In contrast to the modest longitudinal GM density changes in predictive biomarkers, whole brain longitudinal analysis revealed changes in right medial temporal lobe neuroplasticity. Medial temporal lobe neuroplasticity, particularly of the hippocampus, is now a widely replicated finding in the ECT neuroimaging literature (Wilkinson et al, 2017). The treatment-responsive region had little overlap with the six predictive ROIs and more robust (order of magnitude) increase in GM density relative to longitudinal changes with the predictive ROIs. Similarly, Redlich et al (2016) used longitudinal analysis to demonstrate similar changes in medial temporal lobe neuroplasticty, which were separate from their predictive biomarkers within the subcallosal cingulate gyrus. Collectively, these results suggest that predictive and treatment-responsive regions may be anatomically separate but functionally related in the context of ECT response. Clarification of the relationship between predictive and treatment-responsive biomarkers will inform novel (and more focal) electrode placement development to improve clinical outcomes (improved efficacy, reduced cognitive impairment). fMRI effective connectivity analysis may elucidate the relationship between predictive and treatment-responsive biomarkers and further inform the optimal biomarker(s) for targeted engagement.

Despite a high prediction accuracy and verification of the use of potential biomarkers, limitations of this study should be acknowledged when interpreting our results. First, UNM subjects were treated with antidepressant medications during the baseline (pre-ECT) scan and throughout the ECT series. Both UCLA and LIJ tapered and discontinued antidepressant medications before the baseline assessment. Concurrent treatment with some antidepressants may work synergistically with ECT (Sackeim et al, 2009) and share a similar but less potent mechanism of action (Malberg et al, 2000). However, our identified predictive ROIs were robust to these clinical differences as well as other site-specific difference such as electrode placement, scanner inhomogeneity, number of treatments, and the inclusion or exclusion of psychotic subjects. Second, important clinical characteristics such as age of onset and duration of depressive episode were not assessed during this investigation and remain a focus of subsequent investigations. Another potential limitation is that the GM images were resliced to a voxel size of 3 × 3 × 3 and smoothed by an 8 × 8 × 8 kernel, which may tend to render the results as more conservative.

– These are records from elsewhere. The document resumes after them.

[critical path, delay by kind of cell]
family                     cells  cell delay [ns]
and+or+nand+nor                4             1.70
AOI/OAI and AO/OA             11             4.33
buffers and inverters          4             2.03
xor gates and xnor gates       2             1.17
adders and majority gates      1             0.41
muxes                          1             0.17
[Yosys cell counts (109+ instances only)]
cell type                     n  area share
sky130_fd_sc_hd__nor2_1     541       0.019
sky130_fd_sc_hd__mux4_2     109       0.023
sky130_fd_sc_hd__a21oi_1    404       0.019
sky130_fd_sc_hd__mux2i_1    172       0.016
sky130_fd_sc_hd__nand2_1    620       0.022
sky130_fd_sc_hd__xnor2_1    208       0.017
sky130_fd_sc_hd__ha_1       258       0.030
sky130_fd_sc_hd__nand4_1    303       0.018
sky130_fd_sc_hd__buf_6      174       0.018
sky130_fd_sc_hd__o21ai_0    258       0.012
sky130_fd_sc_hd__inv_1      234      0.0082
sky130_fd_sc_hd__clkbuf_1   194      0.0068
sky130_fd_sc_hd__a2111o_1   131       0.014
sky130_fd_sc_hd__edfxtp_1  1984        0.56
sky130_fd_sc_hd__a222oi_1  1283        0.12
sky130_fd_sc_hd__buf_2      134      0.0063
Context: an optimization exercise on an open-source flow, tuned for a short achievable clock period and few clock cycles per item. The choices shown serve that exercise and are no tape-out recipe. In this exercise RTL edits were held to simulation tests only and were not proved equivalent to the original.

run A:
// fp_arithmetic_sequence_generator
module fp_arithmetic_sequence_generator (
    input wire clk,
    input wire rst_n,
    input wire activate,
    input wire [31:0] a1,
    input wire [31:0] d,
    input wire [31:0] n,
    input wire [31:0] saddr,
    output reg done,
    output reg [31:0] mem_addr,
    output reg [31:0] mem_wdata,
    output reg mem_write,
    input wire mem_ready
);
    reg        busy;      
    reg        pend;      
    reg        tv;        
    reg        pv;        
    reg        nrm;       
    reg [31:0] rem;       
    reg        sd;        
    reg [7:0]  ed;
    reg [23:0] md;
    reg [23:0] X, Y;      
    reg [47:0] W;         
    reg [7:0]  R;         
    reg [7:0]  dR;        
    reg        isB;       
    reg        isA;       
    reg        sX, sY;    
    reg        esub;      
    reg [23:0] rN;        
    reg [7:0]  eN;
    reg        sN;
    reg [31:0] H;         
    reg [31:0] T;         
    reg        tsync;     
    reg [31:0] A;         
    reg        wrn;       
    wire       wr = !wrn;
    wire        st = T[31];
    wire [7:0]  et = T[30:23];
    wire [23:0] mt = {1'b1, T[22:0]};
    wire [24:0] sum = {1'b0, X} + {1'b0, Y};
    wire [24:0] dxy = {1'b0, X} - {1'b0, Y};
    wire [23:0] dyx = Y - X;
    wire        bor = dxy[24];                        
    wire [23:0] rb  = bor ? dyx : dxy[23:0];          
    wire s24 = sum[24];
    wire d23 = dxy[23];
    wire d22 = dxy[22];
    wire kw  = esub & (isB | (!d23 & !d22));
    wire sgn = sX;
    wire dR0  = (dR == 8'd0);
    wire dR1  = (dR == 8'd1);
    wire wrap = esub ? (!d23 & (R == 8'h00)) : (s24 & (R == 8'hff));
    wire [7:0]  Rp1 = R + 8'd1;
    wire [7:0]  Rm1 = ~(~R + 8'd1);
    wire [7:0]  dRp = dR + 8'd1;
    wire [7:0]  dRm = ~(~dR + 8'd1);
    wire [47:0] W_p = isA ? {1'b0, W[47:1]} : {1'b0, md, 23'd0};
    wire [47:0] W_0 = isA ? W : {md, 24'd0};
  ...
export LEC_CHECK = 0
export ABC_CLOCK_PERIOD_IN_PS = 2000
export CAP_MARGIN = 20
export CORE_MARGIN = 2
export CORE_UTILIZATION = 40
export SETUP_SLACK_MARGIN = 5
export SLEW_MARGIN = 20
create_clock -name core_clock -period 12.0 [get_ports {clk}]
standard.sh (not shown) runs the stock make flow with config.mk's settings and CLKGATE_MAP_FILE= SYNTH_SCRIPT=/design/flow/synth_recipe.tcl, a recipe that flattens the netlist after the stock synthesis.
==> flow/flow/run.sh <==
#!/bin/bash
# Standard ORFS layout, with timing repair aimed well below the clock period.
set -euo pipefail
bash standard.sh finish SETUP_SLACK_MARGIN=11 > standard_flow.log 2>&1
Run A finished every step from synthesis to the final layout, and the layout passed the timing, design-rule and antenna checks.
Testbench counts of run A, summed over its fixed seeds: cycles 11,560, items 10,866.
This is an optimization exercise on Yosys and OpenROAD, whose aim is small area and a short achievable clock period, not a production implementation.
The RTL was checked by simulation tests, not by an equivalence proof against the original design.

[design/flow/design.v]
module display_comb(
	input wire [3:0] digit,
	output reg [7:0] segCode
);
always @(*) begin
	case (digit)
		4'h0: segCode = 8'b11000000;
		4'h1: segCode = 8'b11111001;
		4'h2: segCode = 8'b10100100;
		4'h3: segCode = 8'b10110000;
		4'h4: segCode = 8'b10011001;
		4'h5: segCode = 8'b10010010;
		4'h6: segCode = 8'b10000010;
		4'h7: segCode = 8'b11111000;
		4'h8: segCode = 8'b10000000;
		4'h9: segCode = 8'b10010000;
		default: segCode = 8'b11111111;
	endcase
end
endmodule
module scoreConverter(
	input wire [13:0] score,
	output wire [3:0] ones,
	output wire [3:0] tens,
	output wire [3:0] hundreds,
	output wire [3:0] thousands
);
function [3:0] add3;
	input [3:0] d;
	case (d)
		4'd5: add3 = 4'd8;
		4'd6: add3 = 4'd9;
		4'd7: add3 = 4'd10;
		4'd8: add3 = 4'd11;
		4'd9: add3 = 4'd12;
		4'd10: add3 = 4'd13;
		4'd11: add3 = 4'd14;
		4'd12: add3 = 4'd15;
		4'd13: add3 = 4'd0;
		4'd14: add3 = 4'd1;
		4'd15: add3 = 4'd2;
		default: add3 = d;
	endcase
endfunction
reg [17:0] bcd;
integer i;
always @(*) begin
	bcd = 18'd0;
	for (i = 13; i >= 0; i = i - 1) begin
		bcd[3:0] = add3(bcd[3:0]);
		bcd[7:4] = add3(bcd[7:4]);
		bcd[11:8] = add3(bcd[11:8]);
		bcd[15:12] = add3(bcd[15:12]);
		bcd = {bcd[16:0], score[i]};
	end
end
assign ones = bcd[3:0];
assign tens = bcd[7:4];
assign hundreds = bcd[11:8];
reg [3:0] th10;
always @(*) begin
	case (bcd[15:12])
		4'd0: th10 = 4'd10;
		4'd1: th10 = 4'd11;
		4'd2: th10 = 4'd12;
		4'd3: th10 = 4'd13;
		4'd4: th10 = 4'd14;
		4'd5: th10 = 4'd15;
		4'd6: th10 = 4'd0;
		4'd7: th10 = 4'd1;
		4'd8: th10 = 4'd2;
		default: th10 = 4'd3;
	endcase
end
assign thousands = bcd[16] ? th10 : bcd[15:12];
endmodule
module vga640x480(
	input wire clk,
	input wire reset,
	output wire [3:0] pcol,
	output wire [3:0] prow,
	input wire pMouse,
	input wire pCat,
	input wire pGoal,
	input wire GameOver,
	output reg hsync,
	output reg vsync,
	output wire [2:0] red,
	output wire [2:0] green,
	output wire [1:0] blue
);
reg [4:0] hcol;
reg [5:0] hsub;
reg [3:0] vrow;
reg [5:0] vsub;
function [15:0] map_row;
	input [3:0] r;
	case (r)
		4'd0:  map_row = 16'b1111111111111111;
		4'd1:  map_row = 16'b1000000110000011;
		4'd2:  map_row = 16'b1100110000110001;
		4'd3:  map_row = 16'b1001100000011101;
		4'd4:  map_row = 16'b1000001011000001;
		4'd5:  map_row = 16'b1010100000010101;
		4'd6:  map_row = 16'b1000101001010001;
		4'd7:  map_row = 16'b1010100000010101;
		4'd8:  map_row = 16'b1000001101000001;
		4'd9:  map_row = 16'b1011100000011101;
		4'd10: map_row = 16'b1000100000110001;
		4'd11: map_row = 16'b1100000110000011;
		default: map_row = 16'b1111111111111111;
	endcase
endfunction
function [5:0] inc6;
	input [5:0] a;
	inc6 = a ^ {&a[4:0], &a[3:0], &a[2:0], &a[1:0], a[0], 1'b1};
endfunction
wire hsub_end = (hsub == 6'd39);
wire line_end = (hcol == 5'd16) & (hsub == 6'd15);    
wire vsub_end = (vsub == 6'd39);
wire frame_end = (vrow == 4'd13);                       
wire [5:0] nhsub = hsub_end ? 6'd0 : inc6(hsub);
wire [4:0] nhcol = ~hsub_end ? hcol : (hcol == 5'd19) ? 5'd0 : hcol ^ {&hcol[3:0], &hcol[2:0], &hcol[1:0], hcol[0], 1'b1};
wire [5:0] nvsub = ~line_end ? vsub : (frame_end | vsub_end) ? 6'd0 : inc6(vsub);
wire [3:0] nvrow = ~line_end ? vrow : frame_end ? 4'd0 : vsub_end ? vrow ^ {&vrow[2:0], &vrow[1:0], vrow[0], 1'b1} : vrow;
wire nhsync = ~(((nhcol == 5'd16) & (nhsub[5] | nhsub[4])) | (nhcol == 5'd17) |
                ((nhcol == 5'd18) & ~nhsub[5]));
wire nvsync = ~((nvrow == 4'd0) & (nvsub[5:1] == 5'd0));
wire nvsub_ge31 = nvsub[5] | (&nvsub[4:0]);
wire nvact = ~((nvrow == 4'd0) & ~nvsub_ge31) & ~((nvrow == 4'd12) & nvsub_ge31) & (nvrow != 4'd13);
wire nhact = ~nhcol[4];
wire [3:0] ncol = nhcol[3:0];
assign pcol = ncol;
assign prow = nvrow;
wire [15:0] nmrow = map_row(nvrow);
wire nwallpix = nmrow[ncol];
reg r, g, b;
always @(*) begin
	r = 1'b0;
	g = 1'b0;
	b = 1'b0;
	if (nvact & nhact) begin
		if (pMouse) begin
			g = 1'b1;
		end else if (pCat) begin
			r = 1'b1;
		end else if (pGoal) begin
			r = 1'b1;
			g = 1'b1;
		end else if (!nwallpix) begin
			r = 1'b1;
			g = ~GameOver;
			b = ~GameOver;
		end else begin
			b = 1'b1;
		end
	end
end
reg red1, green1, blue1;
always @(posedge clk or posedge reset) begin
	if (reset) begin
		hcol <= 5'd16;
		hsub <= 6'd16;
		vrow <= 4'd0;
		vsub <= 6'd0;
		hsync <= 1'b0;
		vsync <= 1'b0;
		red1 <= 1'b0;
		green1 <= 1'b0;
		blue1 <= 1'b0;
	end else begin
		hcol <= nhcol;
		hsub <= nhsub;
		vrow <= nvrow;
		vsub <= nvsub;
		hsync <= nhsync;
		vsync <= nvsync;
		red1 <= r;
		green1 <= g;
		blue1 <= b;
	end
end
assign red = {3{red1}};
assign green = {3{green1}};
assign blue = {2{blue1}};
endmodule
From an optimization exercise on the open Yosys and OpenROAD flow, aimed at small area and a short achievable clock period; shortcuts taken in it are not production practice.
Function was not checked in any run shown here: the RTL went through the layout flow alone.
Power figures rest on the tool's default switching activity, not on a simulated workload.

## flow/design.v (module list and top-level ports; edited modules follow where they fit)
// module fa: 6 lines
// module systolic_array: 12106 lines
module systolic_array(
    inp_west0, inp_west4, inp_west8, inp_west12,
    inp_north0, inp_north1, inp_north2, inp_north3,
    result0, result1, result2, result3, result4, result5, result6, result7,
    result8, result9, result10, result11, result12, result13, result14, result15,
    clk, rst, count
);
  // ...
==> flow/run.sh <==
#!/bin/bash
# synth_recipe.tcl (not shown) runs the flow's synth.tcl, then flattens the netlist and writes it again
# the make line also repeats each setting of config.mk as NAME=value (left out here)
make -C /OpenROAD-flow-scripts/flow DESIGN_CONFIG=/design/flow/config.mk WORK_HOME=/design/flow/orfs CLKGATE_MAP_FILE= SYNTH_SCRIPT=/design/flow/synth_recipe.tcl finish
==> flow/config.mk <==
export PLATFORM = sky130hd
export DESIGN_NAME = systolic_array
export DESIGN_NICKNAME = systolic_array
export VERILOG_FILES = /design/flow/design.v
export SDC_FILE = /design/flow/constraint.sdc
export NUM_CORES = 4
export LEC_CHECK = 0
export CAP_MARGIN = 20
export CORE_MARGIN = 2
export CORE_UTILIZATION = 40
export SETUP_SLACK_MARGIN = 0.1
export SLEW_MARGIN = 20
export SYNTH_HIERARCHICAL = 1
==> flow/constraint.sdc <==
create_clock -name core_clock -period 7.0 [get_ports {clk}]
set_input_delay 1.4000 -clock core_clock [delete_from_list [all_inputs] [get_ports {clk}]]
set_output_delay 1.4000 -clock core_clock [all_outputs]
set_load 0.01 [all_outputs]
==> insert_results.sql, run 1 <==
INSERT INTO impl_metrics (metric_group, metric, value, unit) VALUES
('final_layout', 'diodes', '25', ''),
('cts', 'root_buffer', 'sky130_fd_sc_hd__clkbuf_16', ''),
('timing', 'rsz0062_at_grt', 'yes', ''),
('detailed_routing', 'final_antenna_net_count', '0', ''),
('detailed_routing', 'met2_length', '233', 'mm'),
('timing', 'fmax', '147', 'MHz'),
('status', 'run_status', 'timing/DRC/antenna clean', ''),
('yosys', 'yosysUniqueCellTypes', '80', ''),
('final_layout', 'inverters_excl_clock', '98', ''),
('power', 'power.clock.fraction', '0.147', ''),
('final_layout', 'seq-cell-share', '0.106', ''),
('grt', 'grt_antenna_before_repair', '39', ''),
('floorplanning', 'dieWidth', '616', 'um'),
('detailed_routing', 'vias_per_cell', '5.30', ''),
('critical_path', 'arrival', '7.52', 'ns'),
('yosys', 'synth-edff-count', '0', ''),
('final_layout', 'commonest_non_fill_non_tap_cell_in_the_layout', 'sky130_fd_sc_hd__fa_1', ''),
('timing', 'final-max-slew-violation-count', '0', ''),
('placed_design', 'place.port_buffers', '649', ''),
('final_layout', 'n_all_buffers', '1812', ''),
('timing', 'clock-skew-final', '0.0701', 'ns'),
('power', 'pwr_density_cell', '299', 'nW/um^2'),
('critical_path', 'critical-path-slowest-cell', 'sky130_fd_sc_hd__clkdlybuf4s50_1', ''),
('cts', 'clock_tree.buffer_depth', '4', ''),
('yosys', 'synth_seq_cells', '904', ''),
('yosys', 'syn_area', '150000', 'um^2'),
('yosys', 'synth_sequential_area_ratio', '0.121', ''),
('cts', 'post_cts.resized_instances', '0', ''),
('yosys', 'post_synth_main_area_contributors', 'sky130_fd_sc_hd__fa_1 (48%), sky130_fd_sc_hd__dfxtp_1 (12%), sky130_fd_sc_hd__nor2_1 (7.4%)', '');
==> run 2: changes to the inputs <==
--- a/flow/config.mk
+++ b/flow/config.mk
@@ -8,6 +8,6 @@
 export CAP_MARGIN = 20
 export CORE_MARGIN = 2
 export CORE_UTILIZATION = 40
-export SETUP_SLACK_MARGIN = 0.1
+export SETUP_SLACK_MARGIN = 2.5
 export SLEW_MARGIN = 20
 export SYNTH_HIERARCHICAL = 1
==> run 2 against run 1 <==
The layout now fails its checks (antenna rules). Core utilization grew 7.8 points. Clock-buffer cell count shrank 12. Wire length grew 8.5%. Combinational power grew 41%. Critical path depth is the same. Power grew 29%. Largest cell class unchanged. Global-route usage grew 1.7 points. Flip-flop and latch count is the same. Synthesized area is the same.
==> insert_results.sql, run 2 <==
INSERT INTO impl_metrics (metric_group, metric, value, unit) VALUES
('status', 'failed_layout_checks', 'antenna rules', ''),
('grt', 'grt_antenna_before_repair', '56', ''),
('floorplanning', 'initial_core_util', '0.402', ''),
('placed_design', 'detailedPlace.worstSlack', '-0.433', 'ns'),
('yosys', 'post_synth_most_frequent_cells', 'sky130_fd_sc_hd__fa_1 (3600), sky130_fd_sc_hd__nor2_1 (2935), sky130_fd_sc_hd__nor2b_1 (1632)', ''),
('yosys', 'synth.largest_area_cell', 'sky130_fd_sc_hd__fa_1', ''),
('status', 'run_status', 'failed layout checks', ''),
('critical_path', 'worst_setup_path_start_kind', 'primary input', ''),
('yosys', 'synth-edff-count', '0', ''),
('timing', 'finalHoldWorstSlack', '0.488', 'ns'),
('placed_design', 'placedInstanceArea', '172000', 'um^2'),
('timing', 'setup_viol', '0', ''),
('floorplanning', 'chipHeight', '616', 'um'),
('grt', 'global_route.peak_usage_layer', 'met2', ''),
('critical_path', 'timing_worst_setup_path_type', 'in2reg', ''),
('power', 'pwr_density_cell', '329', 'nW/um^2'),
('floorplanning', 'core_area', '372000', 'um^2'),
('final_layout', 'area_growth', '33.7', '%'),
('final_layout', 'fillers', '31900', ''),
('floorplanning', 'io_pins', '1290', ''),
('timing', 'fmax', '164', 'MHz'),
('final_layout', 'final_net_count', '21300', ''),
('timing', 'clock-skew-final', '0.0733', 'ns'),
('yosys', 'synthFlopType', 'sky130_fd_sc_hd__dfxtp_1', ''),
('cts', 'tritoncts', 'built', ''),
('detailed_routing', 'drt_first_iter_violations', '7645', ''),
('floorplanning', 'dieWidth', '616', 'um'),
('yosys', 'postSynthAreaPerCell', '10.2', 'um^2'),
('detailed_routing', 'firstDrtPassIters', '6', ''),
('critical_path', 'timing.critical_path.required', '7.71', 'ns'),
('cts', 'hold_buffer_count_at_cts', '0', ''),
('final_layout', 'post_layout_nonfiller_instances', '21800', ''),
('critical_path', 'worstSetupEndpointType', 'flip-flop', ''),
('grt', 'grt_use_total', '0.282', ''),
('final_layout', 'layout_common_cells', 'sky130_fd_sc_hd__fa_1 (2585), sky130_fd_sc_hd__nor2_1 (2519), sky130_fd_sc_hd__buf_4 (1422), sky130_fd_sc_hd__nor2b_1 (1259), sky130_fd_sc_hd__fa_2 (1015)', ''),
('yosys', 'post_synth_inst_count', '14700', ''),
('yosys', 'yosys.cell_count.top_type', 'sky130_fd_sc_hd__fa_1', ''),
('placed_design', 'gpl.final_weighted_congestion', '0.914', ''),
('final_layout', 'post_route_cells_drive_above_1_share', '0.360', ''),
('critical_path', 'arrival', '6.81', 'ns'),
('detailed_routing', 'drt-total-wl', '541', 'mm'),
('timing', 'slew_headroom', '0.404', ''),
('timing', 'rsz0062_at_grt', 'yes', ''),
('job', 'drv.max_cap_violation_count', '0', ''),
('placed_design', 'dpl.cell_count', '20300', ''),
('cts', 'clock-sinks', '904', ''),
('final_layout', 'commonest_non_fill_non_tap_cell_in_the_layout', 'sky130_fd_sc_hd__fa_1', ''),
('timing', 'finalCriticalPeriod', '6.10', 'ns'),
('floorplanning', 'rows', '224', ''),
('grt', 'globalRouteMet3Util', '0.0542', ''),
('cts', 'tritoncts.num_buffers', '139', ''),
('placed_design', 'hpwlAfterDp', '406', 'mm'),
('cts', 'htree_num_levels', '4', ''),
('grt', 'grt_pass1_vias', '127000', ''),
('placed_design', 'place.port_buffers', '649', ''),
('timing', 'fin_setup_tns', '0', 'ns'),
('yosys', 'post_synth_main_area_contributors', 'sky130_fd_sc_hd__fa_1 (48%), sky130_fd_sc_hd__dfxtp_1 (12%), sky130_fd_sc_hd__nor2_1 (7.4%)', ''),
('yosys', 'synthDominantCellAreaShare', '0.481', ''),
('timing', 'postLayoutSetupSlackWorst', '0.897', 'ns'),
('yosys', 'yosysWarningCount', '7', ''),
('grt', 'grtUsageMet2', '0.464', ''),
('grt', 'grt.overflow.total', '0', ''),
('detailed_routing', 'route.vias.total', '116000', ''),
('yosys', 'syn_area', '150000', 'um^2'),
('cts', 'path_clk_slew', '0.06', 'ns'),
('yosys', 'synth_seq_cells', '904', ''),
('grt', 'm1_gr_usage', '0.350', ''),
('timing', 'worst-slew-pin-transition', '0.895', 'ns'),
('grt', 'grt_first_pass_wirelength', '807', 'mm'),
('grt', 'grt_start_max_net_pins', '147', ''),
('timing', 'post-route-period-util', '0.872', ''),
('power', 'ir_worst_vdd', '928', 'uV'),
('timing', 'hold_viol', '0', ''),
('final_layout', 'layout.cell_area.non_filler', '200000', 'um^2'),
('detailed_routing', 'final_antenna_net_count', '1', ''),
('yosys', 'synthArstFlopShare', '0', ''),
('cts', 'root_buffer', 'sky130_fd_sc_hd__clkbuf_16', ''),
('power', 'p_total', '65.8', 'mW'),
('cts', 'clock_latency', '0.90', 'ns'),
('power', 'leakagePower', '89.5', 'nW'),
('floorplanning', 'die-area', '380000', 'um^2'),
('yosys', 'synth_sequential_area_ratio', '0.121', ''),
('final_layout', 'utilization', '0.538', ''),
('min_path', 'worst_hold_path_type', 'reg2reg', ''),
('detailed_routing', 'vias_per_cell', '5.33', ''),
('cts', 'clock_tree.buffer_depth', '4', ''),
('detailed_routing', 'avgRoutedWirePerCell', '24.8', 'um'),
('timing', 'final-max-slew-violation-count', '0', ''),
('yosys', 'yosysUniqueCellTypes', '80', ''),
('critical_path', 'path_max_fanout', '5', ''),
('detailed_routing', 'post-route-drc-count', '0', '');
==> run 2: modules after synthesis, one instance, submodules excluded <==
module	flip-flops and latches	cells
fa	0	1
systolic_array	904	11100
==> run 2: final cells by class <==
class | count | area (um^2) | share of cell area
tap | 4972 | 6220 | 0.0311
inverter | 98 | 375 | 0.00187
sequential | 904 | 19100 | 0.0952
clock buffer | 173 | 3810 | 0.0190
timing repair buffer | 2814 | 28300 | 0.141
multi-input combinational | 12700 | 141000 | 0.705
clock inverter | 67 | 970 | 0.00484
antenna | 122 | 305 | 0.00152
==> run 2: power breakdown <==
group          switching (mW)  internal, mW
registers                1.70          6.14
clock network            3.14          4.49
logic                    24.7          25.7
total                    29.6          36.3
==> run 2: timing repair <==
action                      CTS  global route
cloned                       34             3
resized for setup          3036           985
pin swaps                  1101           856
setup endpoints to repair   357           345
buffers inserted            867           282
==> run 2: path summary, 6_finish.rpt <==
kind | cells past startpoint | slack, ns | start | end
max | 19 | 0.90 | inp_north2[6] | acc2[30]
min | 1 | 0.49 | count[0] | count[0]
max reg2reg | 18 | 0.92 | s1_3[9] | acc11[28]
min reg2reg | 1 | 0.49 | count[0] | count[0]
==> run 2: cells by family after synthesis <==
| kind of cell | after synthesis | synth area share |
|---|---|---|
| XOR/XNOR | 418 | 0.0244 |
| AND/OR/NAND/NOR | 5919 | 0.193 |
| adder cells (fa/ha/maj) | 4353 | 0.544 |
| other | 1 | 0.0000250 |
| multiplexers | 18 | 0.00136 |
| flip-flops | 904 | 0.121 |
| buffers and inverters | 1587 | 0.0526 |
| AO/OA/AOI/OAI | 1464 | 0.0639 |
==> run 2: per-layer routing <==
| layer | part of all wire | wire (um) | vias up |
|---|---|---|---|
| met2 | 0.48 | 259000 | 4555 |
| met1 | 0.38 | 205000 | 60900 |
| met5 | 0.00013 | 69 | - |
| li1 | - | - | 49700 |
| met3 | 0.073 | 39400 | 1211 |
| met4 | 0.069 | 37200 | 10 |
==> run 2: worst max-delay path: stages <==
cell	delay, ns
sky130_fd_sc_hd__buf_6	0.09
sky130_fd_sc_hd__buf_8	0.13
sky130_fd_sc_hd__buf_6	0.11
sky130_fd_sc_hd__nor2b_4	0.12
sky130_fd_sc_hd__fa_2	0.48
sky130_fd_sc_hd__fa_2	0.41
sky130_fd_sc_hd__fa_1	0.56
sky130_fd_sc_hd__fa_1	0.45
sky130_fd_sc_hd__fa_1	0.48
sky130_fd_sc_hd__fa_1	0.56
sky130_fd_sc_hd__ha_4	0.21
sky130_fd_sc_hd__a21o_1	0.18
sky130_fd_sc_hd__a221o_1	0.36
sky130_fd_sc_hd__a21o_1	0.21
sky130_fd_sc_hd__a221o_1	0.30
sky130_fd_sc_hd__a21o_1	0.21
sky130_fd_sc_hd__a311oi_2	0.30
sky130_fd_sc_hd__xor2_1	0.19
sky130_fd_sc_hd__nor2_1	0.05

## afterwards: timing with drivers on the ports
In the flow no input, the clock included, has a driving cell. The finished layouts below were timed again as built, in two steps.
Step 1: set_driving_cell puts a clkbuf_16 on clk and a buf_2 on each other input, an assumption about the parent block.
Step 2 moves the port delays by t, midway between the first and last clock arrival at a register: inputs arrive t later, outputs are due t later. That takes back most of the time a late clock gives input paths.
Slacks: ideal / step 1 / step 2; pairs: ideal / step 1.
run | t (ns) | setup slack, ns | hold slack, ns | worst slew at a driven data input, ns | cell pins on the clock port's net
run 1 | 0.964 | 0.214 / 0.212 / -0.752 | 0.448 / 0.448 / 0.448 | 0.14 | 1
run 2 | 0.974 | 0.897 / 0.871 / -0.103 | 0.488 / 0.488 / 0.488 | 0.21 | 1
The setup slack of run 2, which loses most, moves by -0.026 ns with the drivers and by -1.000 ns with both steps.
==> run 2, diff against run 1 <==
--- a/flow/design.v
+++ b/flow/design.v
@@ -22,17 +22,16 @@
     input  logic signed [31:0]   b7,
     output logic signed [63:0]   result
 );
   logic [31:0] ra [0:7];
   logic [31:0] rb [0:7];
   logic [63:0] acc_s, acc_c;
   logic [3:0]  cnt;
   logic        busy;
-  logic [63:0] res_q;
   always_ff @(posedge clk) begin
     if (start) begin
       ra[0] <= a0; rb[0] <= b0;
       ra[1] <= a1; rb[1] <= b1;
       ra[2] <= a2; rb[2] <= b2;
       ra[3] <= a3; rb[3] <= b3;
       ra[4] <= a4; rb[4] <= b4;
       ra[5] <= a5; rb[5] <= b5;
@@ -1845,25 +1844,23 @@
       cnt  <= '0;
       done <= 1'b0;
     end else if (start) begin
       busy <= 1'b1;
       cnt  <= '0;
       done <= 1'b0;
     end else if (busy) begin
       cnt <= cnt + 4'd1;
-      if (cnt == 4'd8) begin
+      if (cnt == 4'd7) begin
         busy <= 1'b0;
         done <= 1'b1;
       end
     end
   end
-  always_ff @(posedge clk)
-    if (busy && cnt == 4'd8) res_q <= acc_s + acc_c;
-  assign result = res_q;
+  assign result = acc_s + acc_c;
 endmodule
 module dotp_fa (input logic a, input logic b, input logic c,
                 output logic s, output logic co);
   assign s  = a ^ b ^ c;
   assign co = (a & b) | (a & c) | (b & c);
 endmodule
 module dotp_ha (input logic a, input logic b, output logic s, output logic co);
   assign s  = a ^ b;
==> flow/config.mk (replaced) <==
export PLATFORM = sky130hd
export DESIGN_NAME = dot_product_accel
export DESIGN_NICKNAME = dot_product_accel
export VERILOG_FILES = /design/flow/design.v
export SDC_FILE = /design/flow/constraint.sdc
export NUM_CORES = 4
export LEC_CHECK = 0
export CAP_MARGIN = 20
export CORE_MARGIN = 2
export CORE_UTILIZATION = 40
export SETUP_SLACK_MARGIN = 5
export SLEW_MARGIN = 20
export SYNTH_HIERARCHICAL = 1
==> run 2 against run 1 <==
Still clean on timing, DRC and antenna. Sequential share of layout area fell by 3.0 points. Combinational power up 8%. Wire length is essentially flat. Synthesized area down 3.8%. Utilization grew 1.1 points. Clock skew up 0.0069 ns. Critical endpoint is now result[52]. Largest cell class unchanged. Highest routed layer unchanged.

To the best of our knowledge, this is the first attempt to quantitatively identify and validate ECT treatment biomarkers based on multi-site pre-ECT sMRI data for individual MDD patients, which could potentially discover a set of new imaging features critical in treatment remission, and thus guide personalized clinical care. Future applications of machine learning may inform treatment-specific variables such as electrode placement or optimal current amplitude. Importantly, this same method may be applied to ECT relapse too, which lacks any clinical or demographic biomarker to guide clinical practice. Moreover, this investigation addressed a major clinical challenge and our identified predictive regions may have broad impact on translational medicine, by providing opportunities for more effective and timely interventions. In sum, the methods developed in this and other investigations on ECT prediction may be generalized to other depressed samples and different clinical populations, further informing the precision medicine initiative (Shah et al, 2016).

Funding and disclosure

The authors declare no conflicts of interest.